Speech Endpoint Detection Based on High Order Statistics

(1)

International Journal of Emerging Technology and Advanced Engineering

Website: www.ijetae.com (ISSN 2250-2459,ISO 9001:2008 Certified Journal, Volume 5, Issue 10, October 2015)

15

Speech Endpoint Detection Based on High Order Statistics

Abdelmajid FARCHI

1,3

, Badia MOUNIR

2

, Jamal EL ABBADI

3

1_{LIMMII laboratory, Science and Technical Faculty University Hassan 1er, Morocco} 2_{LIMMII laboratory, Graduate School of technology of safi,University Cadi Ayyad, Morocco}

3

LEC laboratory, School Mohammadia of Engineers of Rabat, Morocco

Abstract—For automatic speech recognition, endpoint detection is required to isolate the speech of interest so as to be able to create a speech pattern or template. The process of separating the speech segments of an utterance from the non-speech segments obtained during the recording process is called endpoint detection. In this paper, we present new endpoint detection algorithm based on high order statistical models and empirical rule-based energy detection algorithm. The performance of the proposed algorithm was evaluated for Arabic phonemes including the weak consonants which are difficult to detect using conventional endpoint detection methods.

Keywords—voice activity detection (VAD), frequency domain, spectral domain, high order statistics (HOS).

I. INTRODUCTION

Speech endpoint detection (also known as boundary detection, voice activity detection) is the process of detecting the onset and the terminus of speech utterance and exclusion of the non-speech segments by digital processing technology. The main use of endpoint detection is in speech coding and speech recognition. It is an important enabling technology for a variety of speech based applications. The recognition performance has a close relation to the accuracy of endpoint detection. More than half of speech recognition errors were caused by incorrect endpoint detection even in quiet environment [1]. Furthermore, higher detection rates can help to identify and reject background noise, which can in turn reduce the time complexity of speech recognition as well as improve the performance of speech recognition system.

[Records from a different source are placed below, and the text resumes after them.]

This design comes from an exercise in tuning for a short achievable clock period and few clock cycles on the open sky130 flow, not from production work.
No functional check of the RTL was part of this run.
Power is estimated from default activity; no workload was simulated.

### design/flow/config.mk
export PLATFORM = sky130hd
export DESIGN_NAME = mips_core
export DESIGN_NICKNAME = mips_core
export VERILOG_FILES = /design/flow/design.v
export SDC_FILE = /design/flow/constraint.sdc
export NUM_CORES = 4
export LEC_CHECK = 0
export ABC_CLOCK_PERIOD_IN_PS = 2500
export CAP_MARGIN = 20
export CORE_MARGIN = 2
export CORE_UTILIZATION = 40
export SETUP_SLACK_MARGIN = 3.8
export SLEW_MARGIN = 20
### design/flow/constraint.sdc
create_clock -name core_clock -period 6.5 [get_ports {clk}]
set_input_delay 1.3000 -clock core_clock [delete_from_list [all_inputs] [get_ports {clk}]]
set_output_delay 1.3000 -clock core_clock [all_outputs]
set_load 0.01 [all_outputs]
This design comes from an exercise in tuning for small area, a short achievable clock period and few clock cycles per item on the open sky130 flow, not from production work. The RTL was checked by simulation tests, not by an equivalence proof against the original design.

==> design/flow/design.v <==
package fap_pkg;
  localparam int unsigned FractionBitsDef = 14;
  localparam int unsigned DataW = 32;
  localparam int unsigned CmdW = 4;
  typedef enum logic [CmdW-1:0] {
    CmdToFix = 4'd0,
    CmdTrunc = 4'd1,
    CmdRound = 4'd2,
    CmdAddFF = 4'd3,
    CmdSubFF = 4'd4,
    CmdAddFI = 4'd5,
    CmdSubFI = 4'd6,
    CmdMulFF = 4'd7,
    CmdMulFI = 4'd8,
    CmdDivFF = 4'd9,
    CmdDivFI = 4'd10
  } cmd_e;
  typedef struct packed {
    logic [DataW-1:0] res;
    logic             ovf;
    logic             dz;
    logic             is_div;
    logic             neg;
  } carry_t;
endpackage
module fixed_point_alu #(
  parameter int unsigned FRACTION_BITS = fap_pkg::FractionBitsDef
) (
  input  logic                       clk_i,
  input  logic                       rst_ni,
  input  logic                       in_valid_i,
  output logic                       in_ready_o,
  input  logic [fap_pkg::CmdW-1:0]   in_cmd_i,
  input  logic [fap_pkg::DataW-1:0]  in_operand_a_i,
  input  logic [fap_pkg::DataW-1:0]  in_operand_b_i,
  output logic                       out_valid_o,
  input  logic                       out_ready_i,
  output logic [fap_pkg::DataW-1:0]  out_result_o,
  output logic                       out_overflow_o,
  output logic                       out_divide_by_zero_o
);
  localparam int unsigned FB = FRACTION_BITS;
  logic        busy_q, rvalid_q;
  logic        first_q, fin_q, last_q;    
  logic [31:0] a_q, b_q;
  logic [33:0] r_q;
  logic [5:0]  cnt_q;
  logic        pb_q, neg_q, stk_q;
  logic        mul_q, div_q, ff_q;        
  logic        xa_q, xah_q, yb_q, sub_q, cs_q, f2_q, f2z_q, dz_q, tofix_ovf_q;
  logic mul_i, div_i, ff_i, xa_i, xah_i, yb_i, sub_i, cs_i, f2_i, f2z_i, dz_i;
  always_comb begin
    mul_i = 1'b0; div_i = 1'b0; xa_i = 1'b0; xah_i = 1'b0; yb_i = 1'b0; sub_i = 1'b0;
    cs_i = 1'b0; f2_i = 1'b0; f2z_i = 1'b0; dz_i = 1'b0;
    ff_i = in_cmd_i[0];
    unique case (in_cmd_i)
      fap_pkg::CmdToFix: begin yb_i = 1'b1; f2z_i = 1'b1; end
      fap_pkg::CmdTrunc: begin xah_i = 1'b1;
        cs_i = in_operand_a_i[31] && (|in_operand_a_i[FB-1:0]); end
      fap_pkg::CmdRound: begin xah_i = 1'b1;
        cs_i = in_operand_a_i[FB-1] && (!in_operand_a_i[31] || (|in_operand_a_i[FB-2:0])); end
      fap_pkg::CmdAddFF: begin xa_i = 1'b1; yb_i = 1'b1; end
      fap_pkg::CmdSubFF: begin xa_i = 1'b1; yb_i = 1'b1; sub_i = 1'b1; end
      fap_pkg::CmdAddFI: begin xah_i = 1'b1; yb_i = 1'b1; f2_i = 1'b1; end
      fap_pkg::CmdSubFI: begin xah_i = 1'b1; yb_i = 1'b1; sub_i = 1'b1; f2_i = 1'b1; end
      fap_pkg::CmdMulFF, fap_pkg::CmdMulFI: mul_i = 1'b1;
      fap_pkg::CmdDivFF, fap_pkg::CmdDivFI: begin
        if (in_operand_b_i == '0) dz_i = 1'b1;
        else div_i = 1'b1;
      end
      default: ;
    endcase
  end
  logic en, accept, go;
  assign en = !rvalid_q || out_ready_i;
  assign in_ready_o = !busy_q || fin_q || last_q;
  assign accept     = in_valid_i && in_ready_o;
  assign go         = busy_q && first_q && en;    
  logic [33:0] x, y, s, bx;
  logic        cin;
  assign bx = {{2{b_q[31]}}, b_q};
  assign s  = x + y + {33'b0, cin};
  logic bneg, b1, b2;
  always_comb begin
    unique case ({a_q[1:0], pb_q && !first_q})
      3'b000, 3'b111: begin bneg = 1'b0; b1 = 1'b0; b2 = 1'b0; end
      3'b001, 3'b010: begin bneg = 1'b0; b1 = 1'b1; b2 = 1'b0; end
      3'b011:         begin bneg = 1'b0; b1 = 1'b0; b2 = 1'b1; end
      3'b100:         begin bneg = 1'b1; b1 = 1'b0; b2 = 1'b1; end
      default:        begin bneg = 1'b1; b1 = 1'b1; b2 = 1'b0; end   
    endcase
  end
  logic [31:0] td;
  logic        hi_phase, fbit, radd, dinv, skip4, skip16, ok4, ok16, room4, room16;
  logic [5:0]  n_steps;
  assign n_steps  = ff_q ? 6'd46 : 6'd32;
  assign hi_phase = cnt_q[5];
  assign fbit     = !hi_phase && a_q[31];
  assign radd     = r_q[33];
  assign dinv     = radd ^ !b_q[31];    
  always_comb begin
    logic [31:0] dest;
    dest = b_q ^ {32{b_q[31]}};
    td[31] = dest[31];
    for (int j = 30; j >= 0; j--) td[j] = td[j+1] | dest[j];
  end
  always_comb begin
    ok4 = td[4] && !radd;
    ok16 = td[16] && !radd;
    for (int j = 0; j < 32; j++) begin
      if (j + 5 > 31)  ok4  = ok4  & !r_q[j];
      else             ok4  = ok4  & !(r_q[j] & !td[j+5]);
      if (j + 17 > 31) ok16 = ok16 & !r_q[j];
      else             ok16 = ok16 & !(r_q[j] & !td[j+17]);
    end
    room4  = hi_phase ? (cnt_q + 6'd4  <= n_steps) : (cnt_q <= 6'd28);
    room16 = hi_phase ? (cnt_q + 6'd16 <= n_steps) : (cnt_q <= 6'd16);
    skip16 = room16 && ok16;
    skip4  = room4 && ok4;
  end
  function automatic logic nonuni(input logic [33:0] v, input int lo);
    logic a1, a0;
    a1 = 1'b1; a0 = 1'b1;
    for (int j = 0; j < 34; j++)
      if (j >= lo) begin
        a1 = a1 & v[j];
        a0 = a0 & !v[j];
      end
    nonuni = !(a1 || a0);
  endfunction
  logic [31:0] a_d;
  logic [33:0] r_d;
  logic [5:0]  cnt_d;
  logic        pb_d, neg_d, stk_d, busy_d, rvalid_d, first_d, fin_d, last_d;
  always_comb begin
    x = '0; y = '0; cin = 1'b0;
    if (mul_q) begin
      x = first_q ? '0 : r_q;
      y = (b2 ? {bx[32:0], 1'b0} : b1 ? bx : '0) ^ {34{bneg}};
      cin = bneg;
    end else if (div_q && !first_q && !fin_q) begin
      x = {r_q[32:0], fbit};
      y = bx ^ {34{dinv}};
      cin = dinv;
    end else begin
      logic sa;
      sa = div_q && (fin_q ? neg_q : a_q[31]);
      if (xah_q)      x = {{16{a_q[31]}}, a_q[31:FB]};
      else if (xa_q || div_q) x = {{2{a_q[31]}}, a_q} ^ {34{sa}};
      if (yb_q) y = bx ^ {34{sub_q}};
      cin = sub_q || cs_q || sa;
    end
    a_d = a_q; r_d = r_q; cnt_d = cnt_q; pb_d = pb_q; neg_d = neg_q; stk_d = stk_q;
    busy_d = busy_q; first_d = first_q; fin_d = fin_q; last_d = last_q;
    rvalid_d = rvalid_q && !out_ready_i;
    if (go) begin
      first_d = 1'b0;
      if (mul_q) begin
        r_d   = {s[33], s[33], s[33:2]};
        a_d   = {s[1:0], a_q[31:2]};
        pb_d  = a_q[1];
        cnt_d = 6'd1;
      end else if (div_q) begin
        a_d   = s[31:0];
        r_d   = '0;
        cnt_d = '0;
        neg_d = a_q[31] ^ b_q[31];
        stk_d = 1'b0;
      end else begin
        if (dz_q)       r_d = {1'b1, 33'b0};
        else if (f2z_q) r_d = {1'b0, tofix_ovf_q, s[17:0], {FB{1'b0}}};
        else if (f2_q)  r_d = {1'b0, nonuni(s, 17), s[17:0], a_q[FB-1:0]};
        else if (xa_q || xah_q) r_d = {1'b0, nonuni(s, 31), s[31:0]};
        else            r_d = '0;
        rvalid_d = 1'b1;
        busy_d   = 1'b0;
      end
    end else if (busy_q && !first_q && mul_q) begin
      a_d   = {s[1:0], a_q[31:2]};
      pb_d  = a_q[1];
      cnt_d = cnt_q + 6'd1;
      last_d = (cnt_q == 6'd14);
      if (last_q) begin
        if (ff_q) r_d = {1'b0, nonuni(s, 15), s[15:0], a_q[31:16]};
        else      r_d = {1'b0, nonuni(s, 1), s[1:0], a_q[31:2]};
        rvalid_d = 1'b1;
        busy_d   = 1'b0;
      end else begin
        r_d = {s[33], s[33], s[33:2]};
      end
    end else if (busy_q && fin_q) begin
      r_d      = {1'b0, stk_q || (a_q[31] && (!neg_q || (|a_q[30:0]))), s[31:0]};
      rvalid_d = 1'b1;
      busy_d   = 1'b0;
      fin_d    = 1'b0;
    end else if (busy_q && !first_q) begin
      if (skip16) begin
        r_d   = {2'b0, r_q[15:0], hi_phase ? 16'b0 : a_q[31:16]};
        a_d   = {a_q[15:0], 16'b0};
        stk_d = stk_q || (hi_phase && (|a_q[31:16]));
        cnt_d = cnt_q + 6'd16;
      end else if (skip4) begin
        r_d   = {2'b0, r_q[27:0], hi_phase ? 4'b0 : a_q[31:28]};
        a_d   = {a_q[27:0], 4'b0};
        stk_d = stk_q || (hi_phase && (|a_q[31:28]));
        cnt_d = cnt_q + 6'd4;
      end else begin
        r_d   = s;
        a_d   = {a_q[30:0], !s[33]};
        stk_d = stk_q || (hi_phase && a_q[31]);
        cnt_d = cnt_q + 6'd1;
      end
      fin_d = (cnt_d == n_steps);
    end
    if (accept) begin
      busy_d  = in_valid_i;
      first_d = 1'b1;
      fin_d   = 1'b0;
      last_d  = 1'b0;
    end
  end
  always_ff @(posedge clk_i or negedge rst_ni) begin
    if (!rst_ni) begin
      busy_q   <= 1'b0;
      rvalid_q <= 1'b0;
    end else begin
      busy_q   <= busy_d;
      rvalid_q <= rvalid_d;
    end
  end
  always_ff @(posedge clk_i) begin
    first_q <= first_d;
    fin_q   <= fin_d;
    last_q  <= last_d;
    r_q     <= r_d;
    cnt_q   <= cnt_d;
    pb_q    <= pb_d;
    neg_q   <= neg_d;
    stk_q   <= stk_d;
    if (in_ready_o) begin
      a_q   <= in_operand_a_i;
      b_q   <= in_operand_b_i;
      mul_q <= mul_i;
      div_q <= div_i;
      ff_q  <= ff_i;
      xa_q  <= xa_i;
      xah_q <= xah_i;
      yb_q  <= yb_i;
      sub_q <= sub_i;
      cs_q  <= cs_i;
      f2_q  <= f2_i;
      f2z_q <= f2z_i;
      dz_q  <= dz_i;
      tofix_ovf_q <= !((&in_operand_b_i[31:17]) || !(|in_operand_b_i[31:17]));
    end else begin
      a_q   <= a_d;
    end
  end
  assign out_valid_o          = rvalid_q;
  assign out_result_o         = r_q[31:0];
  assign out_overflow_o       = r_q[32];
  assign out_divide_by_zero_o = r_q[33];
endmodule
==> design/flow/run.sh <==
#!/bin/bash
# synth_recipe.tcl (not shown) runs the flow's synth.tcl, then flattens the netlist and writes it again
# the make line also repeats each setting of config.mk as NAME=value (left out here)
make -C /OpenROAD-flow-scripts/flow DESIGN_CONFIG=/design/flow/config.mk WORK_HOME=/design/flow/orfs CLKGATE_MAP_FILE= SYNTH_SCRIPT=/design/flow/synth_recipe.tcl finish
==> design/flow/config.mk <==
export PLATFORM = sky130hd
export DESIGN_NAME = fixed_point_alu
export DESIGN_NICKNAME = fixed_point_alu
export VERILOG_FILES = /design/flow/design.v
export SDC_FILE = /design/flow/constraint.sdc
export NUM_CORES = 4
export LEC_CHECK = 0
export CAP_MARGIN = 20
export CORE_MARGIN = 2
export CORE_UTILIZATION = 45
export PLACE_DENSITY = 0.6
export SLEW_MARGIN = 20
export TNS_END_PERCENT = 10
==> design/flow/constraint.sdc <==
create_clock -name core_clock -period 12.0 [get_ports {clk_i}]
set_input_delay 2.4000 -clock core_clock [delete_from_list [all_inputs] [get_ports {clk_i}]]
set_output_delay 2.4000 -clock core_clock [all_outputs]
set_load 0.01 [all_outputs]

A number of speech endpoint detection methods have been reported in the literature. This includes Short-Time Energy (STE) [2] and Zero-Crossing Rate (ZCR) [3]. These two features of speech have served as the basis for all energy- based endpoint detection algorithms. However, the performances of these algorithms are less satisfactory in highly noisy environments, especially for low SNR and noises with non-stationary characteristics. Many other different features have been investigated: Entropy [4], Mel-Frequency Cepstrum Coefficient (MFCC) [5], Hidden Markov Models (HMM) [6], Wavelet Transform Technology [7] and statistical models [8].

Despite these various methods, there is no universal detection algorithm yet working reliably in all possible noises and settings. Difficulties in endpoint detection arise not only from the different types of noise present in the recording, but also from the vocabulary words themselves. Some phonemes or sounds have very low energy when compared to the vowel portion of the speech, and as a result, they are interpreted as background noise [3].

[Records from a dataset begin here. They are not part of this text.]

Context: an optimization exercise on an open-source flow, tuned for a short achievable clock period and few clock cycles per item. The choices shown serve that exercise and are no tape-out recipe.
The RTL was checked by simulation tests, not by an equivalence proof against the original design.
Power and IR drop assume default switching activity.

== v6 ==
Design cache_top, start of the top module:
module cache_top (
    input  logic                                 clk,
    input  logic                                 proc_reset,
    input  logic                                 proc_read,
    input  logic                                 proc_write,
    input  logic [cache_pkg::addr_bits-1:0]      proc_addr,
    input  logic [cache_pkg::word_bits-1:0]      proc_wdata,
    output logic                                 proc_stall,
    output logic [cache_pkg::word_bits-1:0]      proc_rdata,
    output logic                                 mem_read,
    output logic                                 mem_write,
    output logic [cache_pkg::line_addr_bits-1:0] mem_addr,
    input  logic [cache_pkg::line_bits-1:0]      mem_rdata,
    output logic [cache_pkg::line_bits-1:0]      mem_wdata,
    input  logic                                 mem_ready
);
    localparam int NL = cache_pkg::num_lines;
    localparam int TB = cache_pkg::tag_bits;
    localparam int WB = cache_pkg::word_bits;
    localparam int LB = cache_pkg::line_bits;
    logic [LB-1:0] data_mem [NL];
    logic [TB-1:0] tag_mem  [NL];
    logic [NL-1:0] valid_bits;
    logic [NL-1:0] dirty_bits;
    logic          busy;      
    logic          done;
    logic          hit_wr;    
    logic [2:0]    idx;
    logic [1:0]    off;
    logic [TB-1:0] tag;
    logic          req;
    assign idx = proc_addr[4:2];
    assign off = proc_addr[1:0];
    assign tag = proc_addr[29:5];
    assign req = proc_read || proc_write;
  ...
==> module cache_top, before the edit <==
module cache_top (
    input  logic                                 clk,
    input  logic                                 proc_reset,
    input  logic                                 proc_read,
    input  logic                                 proc_write,
    input  logic [cache_pkg::addr_bits-1:0]      proc_addr,
    input  logic [cache_pkg::word_bits-1:0]      proc_wdata,
    output logic                                 proc_stall,
    output logic [cache_pkg::word_bits-1:0]      proc_rdata,
    output logic                                 mem_read,
    output logic                                 mem_write,
    output logic [cache_pkg::line_addr_bits-1:0] mem_addr,
    input  logic [cache_pkg::line_bits-1:0]      mem_rdata,
    output logic [cache_pkg::line_bits-1:0]      mem_wdata,
    input  logic                                 mem_ready
);
    localparam int NL = cache_pkg::num_lines;
    localparam int TB = cache_pkg::tag_bits;
    localparam int WB = cache_pkg::word_bits;
    localparam int LB = cache_pkg::line_bits;
    logic [LB-1:0] data_mem [NL];
    logic [TB-1:0] tag_mem  [NL];
    logic [NL-1:0] valid_bits;
    logic [NL-1:0] dirty_bits;
    logic          busy;      
    logic          done;
    logic          hit_wr;    
    logic [2:0]    idx;
    logic [1:0]    off;
    logic [TB-1:0] tag;
    logic          req;
    assign idx = proc_addr[4:2];
    assign off = proc_addr[1:0];
    assign tag = proc_addr[29:5];
    assign req = proc_read || proc_write;
    logic [NL-1:0] tag_eq;
    always_comb
        for (int i = 0; i < NL; i++)
            tag_eq[i] = (tag_mem[i] == tag);
    logic hit, vd, start;
    assign hit   = valid_bits[idx] && tag_eq[idx];
    assign vd    = valid_bits[idx] && dirty_bits[idx];
    assign start = req && !busy && !done;
    logic wb;     
    logic rd;     
    logic fill;
    assign fill = rd && mem_ready;
    logic done_n, wb_n, rd_n;
    always_comb begin
        done_n = (start && hit) || fill;
        wb_n   = wb;
        rd_n   = rd;
        if (start && !hit) begin
            wb_n = vd;
            rd_n = !vd;
        end else if (wb && mem_ready) begin
            wb_n = 1'b0;
            rd_n = 1'b1;
        end else if (fill) begin
            rd_n = 1'b0;
        end
    end
    always_ff @(posedge clk or posedge proc_reset) begin
        if (proc_reset) begin
            busy   <= 1'b0;
            done   <= 1'b0;
            wb     <= 1'b0;
            rd     <= 1'b0;
            hit_wr <= 1'b0;
        end else begin
            busy   <= wb_n || rd_n;
            done   <= done_n;
            wb     <= wb_n;
            rd     <= rd_n;
            hit_wr <= start && hit && proc_write;
        end
    end
    always_ff @(posedge clk) begin
        proc_stall <= proc_reset || !done_n;
        mem_write  <= !proc_reset && wb_n;
        mem_read   <= !proc_reset && rd_n;
    end
    logic [LB-1:0] cur_line;
    assign cur_line = data_mem[idx];
    always_ff @(posedge clk) begin
        proc_rdata <= mem_ready ? mem_rdata[off*WB +: WB] : cur_line[off*WB +: WB];
        mem_wdata  <= cur_line;
        mem_addr   <= ((start && vd) || (wb && !mem_ready)) ? {tag_mem[idx], idx}
                                                                  : proc_addr[29:2];
    end
    logic word_we;
    assign word_we = done && hit_wr;
    always_ff @(posedge clk or posedge proc_reset) begin
        if (proc_reset) begin
            valid_bits <= '0;
            dirty_bits <= '0;
        end else if (fill) begin
            valid_bits[idx] <= 1'b1;
            dirty_bits[idx] <= proc_write;
        end else if (word_we) begin
            dirty_bits[idx] <= 1'b1;
        end
    end
    logic [LB-1:0] fill_line;
    always_comb begin
        fill_line = mem_rdata;
        if (proc_write)
            fill_line[off*WB +: WB] = proc_wdata;
    end
    always_ff @(posedge clk) begin
        if (fill) begin
            data_mem[idx] <= fill_line;
            tag_mem[idx]  <= tag;
        end else if (word_we) begin
            data_mem[idx][off*WB +: WB] <= proc_wdata;
        end
    end
endmodule
Settings: LEC_CHECK=0, ABC_CLOCK_PERIOD_IN_PS=2000, CAP_MARGIN=20, CORE_MARGIN=2, CORE_UTILIZATION=40, SETUP_SLACK_MARGIN=3.5, SLEW_MARGIN=20; clock period 6.0 ns.
standard.sh (not shown) runs the stock make flow with config.mk's settings and CLKGATE_MAP_FILE= SYNTH_SCRIPT=/design/flow/synth_recipe.tcl, a recipe that flattens the netlist after the stock synthesis.
==> flow/flow/run.sh <==
#!/bin/bash
set -uo pipefail
bash standard.sh MATCH_CELL_FOOTPRINT=0 "BUFFER_PORTS_ARGS=-buffer_cell sky130_fd_sc_hd__buf_4" finish > flow_make.log 2>&1
rc=$?
cp -r orfs/logs flow_logs 2>/dev/null
exit $rc
Per the final summary, v6 finished and its layout is clean on timing, DRC and antenna.
Testbench counts of v6, summed over its fixed seeds: cycles 49,844, requests 12,000.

In this article, we propose a new VAD algorithm based on spectral coefficients of signal, especially the first (spectral mean) and third (skewness) spectral coefficients. The performance of the proposed algorithm will be evaluated for different types of Moroccan Arabic phonemes including the weak consonants which are difficult to detect using conventional endpoint detection methods. The rest of article is organized as follows. In section 2, we will present the high order statistics (HOS). In section 3, the proposed VAD algorithm is developed. In section 4, several experiments are conducted. The results show the efficiency and the performance of the proposed algorithm.

II. HIGH ORDER STATISTICS

Higher order statistics (HOS) play an important role in digital signal processing. Commonly used features like: intensity, energy, autocorrelation and various spectral techniques can be expressed in the terms of HOS as first (mean) and second order (variance) statistic features. Obviously these important and well-known parameters suppress some parts of information (like phase) which may cause ambiguity in system identification and other applications. Unless the signal is Gaussian (Normal), these drawbacks can be eliminated by using HOS, like third and four order moments.

II.1. Definition of higher-order statistics

For random variable x, whose probability density is px, and its first characteristic function is defined as follows [9]:

The logarithm of ψν) is known as the second

(2)

International Journal of Emerging Technology and Advanced Engineering

16

The r-order moment μx ( r )and the r-order cumulant κx (

r )of the random variable xare:

II.2. High order statistics estimation

The spectrogram of a continuously recorded utterance is first derived. For each frame, the spectrum is obtained by fast Fourier transform (FFT). The probability density function for the spectrum can thus be estimated by

normalization aver all frequency components:

Where P(fk) is the power spectrum, fk = 2fNqk/N, k = 0, 1,…, N/2, and N is the window length. fNq indicates the Nyquist frequency.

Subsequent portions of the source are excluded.